What to produce – Please write out, exactly, every line of the listing from its first line through the one that includes "export LEC_CHECK = 0".
______
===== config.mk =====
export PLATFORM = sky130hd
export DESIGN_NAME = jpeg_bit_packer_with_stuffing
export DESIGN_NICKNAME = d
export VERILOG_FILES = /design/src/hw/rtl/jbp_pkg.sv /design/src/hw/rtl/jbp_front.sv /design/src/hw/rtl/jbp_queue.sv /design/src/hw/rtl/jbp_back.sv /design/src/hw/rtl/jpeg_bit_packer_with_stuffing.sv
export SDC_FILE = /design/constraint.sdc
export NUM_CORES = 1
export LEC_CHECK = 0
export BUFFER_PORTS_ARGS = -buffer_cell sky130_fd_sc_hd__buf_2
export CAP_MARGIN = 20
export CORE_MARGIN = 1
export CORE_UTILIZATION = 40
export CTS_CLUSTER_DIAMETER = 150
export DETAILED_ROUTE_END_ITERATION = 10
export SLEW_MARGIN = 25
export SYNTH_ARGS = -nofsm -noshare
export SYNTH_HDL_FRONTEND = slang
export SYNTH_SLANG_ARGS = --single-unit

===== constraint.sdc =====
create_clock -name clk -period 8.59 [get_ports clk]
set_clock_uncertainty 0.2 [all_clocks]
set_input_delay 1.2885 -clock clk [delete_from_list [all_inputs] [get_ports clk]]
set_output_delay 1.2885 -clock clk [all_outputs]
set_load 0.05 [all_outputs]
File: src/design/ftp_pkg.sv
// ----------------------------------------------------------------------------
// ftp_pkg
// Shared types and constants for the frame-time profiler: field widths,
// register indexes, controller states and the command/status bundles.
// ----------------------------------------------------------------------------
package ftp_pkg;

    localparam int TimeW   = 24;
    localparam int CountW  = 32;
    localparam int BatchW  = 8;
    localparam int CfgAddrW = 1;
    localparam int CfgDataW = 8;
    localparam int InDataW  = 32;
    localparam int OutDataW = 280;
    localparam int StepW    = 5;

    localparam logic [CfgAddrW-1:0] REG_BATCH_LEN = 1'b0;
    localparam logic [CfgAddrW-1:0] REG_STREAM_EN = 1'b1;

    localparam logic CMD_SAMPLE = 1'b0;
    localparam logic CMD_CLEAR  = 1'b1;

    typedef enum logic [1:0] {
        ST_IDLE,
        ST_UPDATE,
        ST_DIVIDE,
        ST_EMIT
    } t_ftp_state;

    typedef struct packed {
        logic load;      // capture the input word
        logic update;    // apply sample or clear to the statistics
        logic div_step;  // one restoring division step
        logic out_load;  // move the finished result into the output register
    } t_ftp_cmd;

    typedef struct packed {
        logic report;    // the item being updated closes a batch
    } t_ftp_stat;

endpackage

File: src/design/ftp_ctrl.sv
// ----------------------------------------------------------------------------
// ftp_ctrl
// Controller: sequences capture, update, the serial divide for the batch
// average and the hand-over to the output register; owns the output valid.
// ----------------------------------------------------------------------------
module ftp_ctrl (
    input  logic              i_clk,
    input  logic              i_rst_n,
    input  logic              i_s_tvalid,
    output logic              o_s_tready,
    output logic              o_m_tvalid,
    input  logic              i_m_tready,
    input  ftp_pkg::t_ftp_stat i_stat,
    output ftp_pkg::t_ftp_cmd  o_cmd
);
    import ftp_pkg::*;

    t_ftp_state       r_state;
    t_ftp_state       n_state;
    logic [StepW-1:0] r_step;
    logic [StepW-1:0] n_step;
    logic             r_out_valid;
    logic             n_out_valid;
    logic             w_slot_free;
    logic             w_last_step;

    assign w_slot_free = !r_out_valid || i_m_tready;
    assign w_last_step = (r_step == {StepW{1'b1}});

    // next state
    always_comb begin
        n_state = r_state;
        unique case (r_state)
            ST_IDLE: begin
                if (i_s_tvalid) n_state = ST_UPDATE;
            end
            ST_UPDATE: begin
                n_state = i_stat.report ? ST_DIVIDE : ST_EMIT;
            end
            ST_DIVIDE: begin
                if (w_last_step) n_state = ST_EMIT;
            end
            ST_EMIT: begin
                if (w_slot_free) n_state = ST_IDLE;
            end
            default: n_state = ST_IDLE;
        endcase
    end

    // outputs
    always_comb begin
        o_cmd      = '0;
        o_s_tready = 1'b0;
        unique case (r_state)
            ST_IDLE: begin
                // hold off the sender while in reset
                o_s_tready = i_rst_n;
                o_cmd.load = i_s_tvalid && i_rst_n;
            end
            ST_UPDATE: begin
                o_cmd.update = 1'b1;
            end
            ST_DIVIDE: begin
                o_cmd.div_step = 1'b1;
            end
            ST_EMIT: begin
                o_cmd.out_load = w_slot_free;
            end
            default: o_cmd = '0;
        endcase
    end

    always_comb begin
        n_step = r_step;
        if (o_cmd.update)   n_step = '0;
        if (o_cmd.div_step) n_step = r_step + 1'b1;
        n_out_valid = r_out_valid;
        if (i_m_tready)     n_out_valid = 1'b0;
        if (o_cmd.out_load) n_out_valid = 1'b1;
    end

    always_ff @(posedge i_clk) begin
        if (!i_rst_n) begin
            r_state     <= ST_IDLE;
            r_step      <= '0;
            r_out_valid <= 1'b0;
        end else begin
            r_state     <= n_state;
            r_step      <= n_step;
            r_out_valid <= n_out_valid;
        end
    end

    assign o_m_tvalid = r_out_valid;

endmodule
______
Response area –
===== config.mk =====
export PLATFORM = sky130hd
export DESIGN_NAME = jpeg_bit_packer_with_stuffing
export DESIGN_NICKNAME = d
export VERILOG_FILES = /design/src/hw/rtl/jbp_pkg.sv /design/src/hw/rtl/jbp_front.sv /design/src/hw/rtl/jbp_queue.sv /design/src/hw/rtl/jbp_back.sv /design/src/hw/rtl/jpeg_bit_packer_with_stuffing.sv
export SDC_FILE = /design/constraint.sdc
export NUM_CORES = 1
export LEC_CHECK = 0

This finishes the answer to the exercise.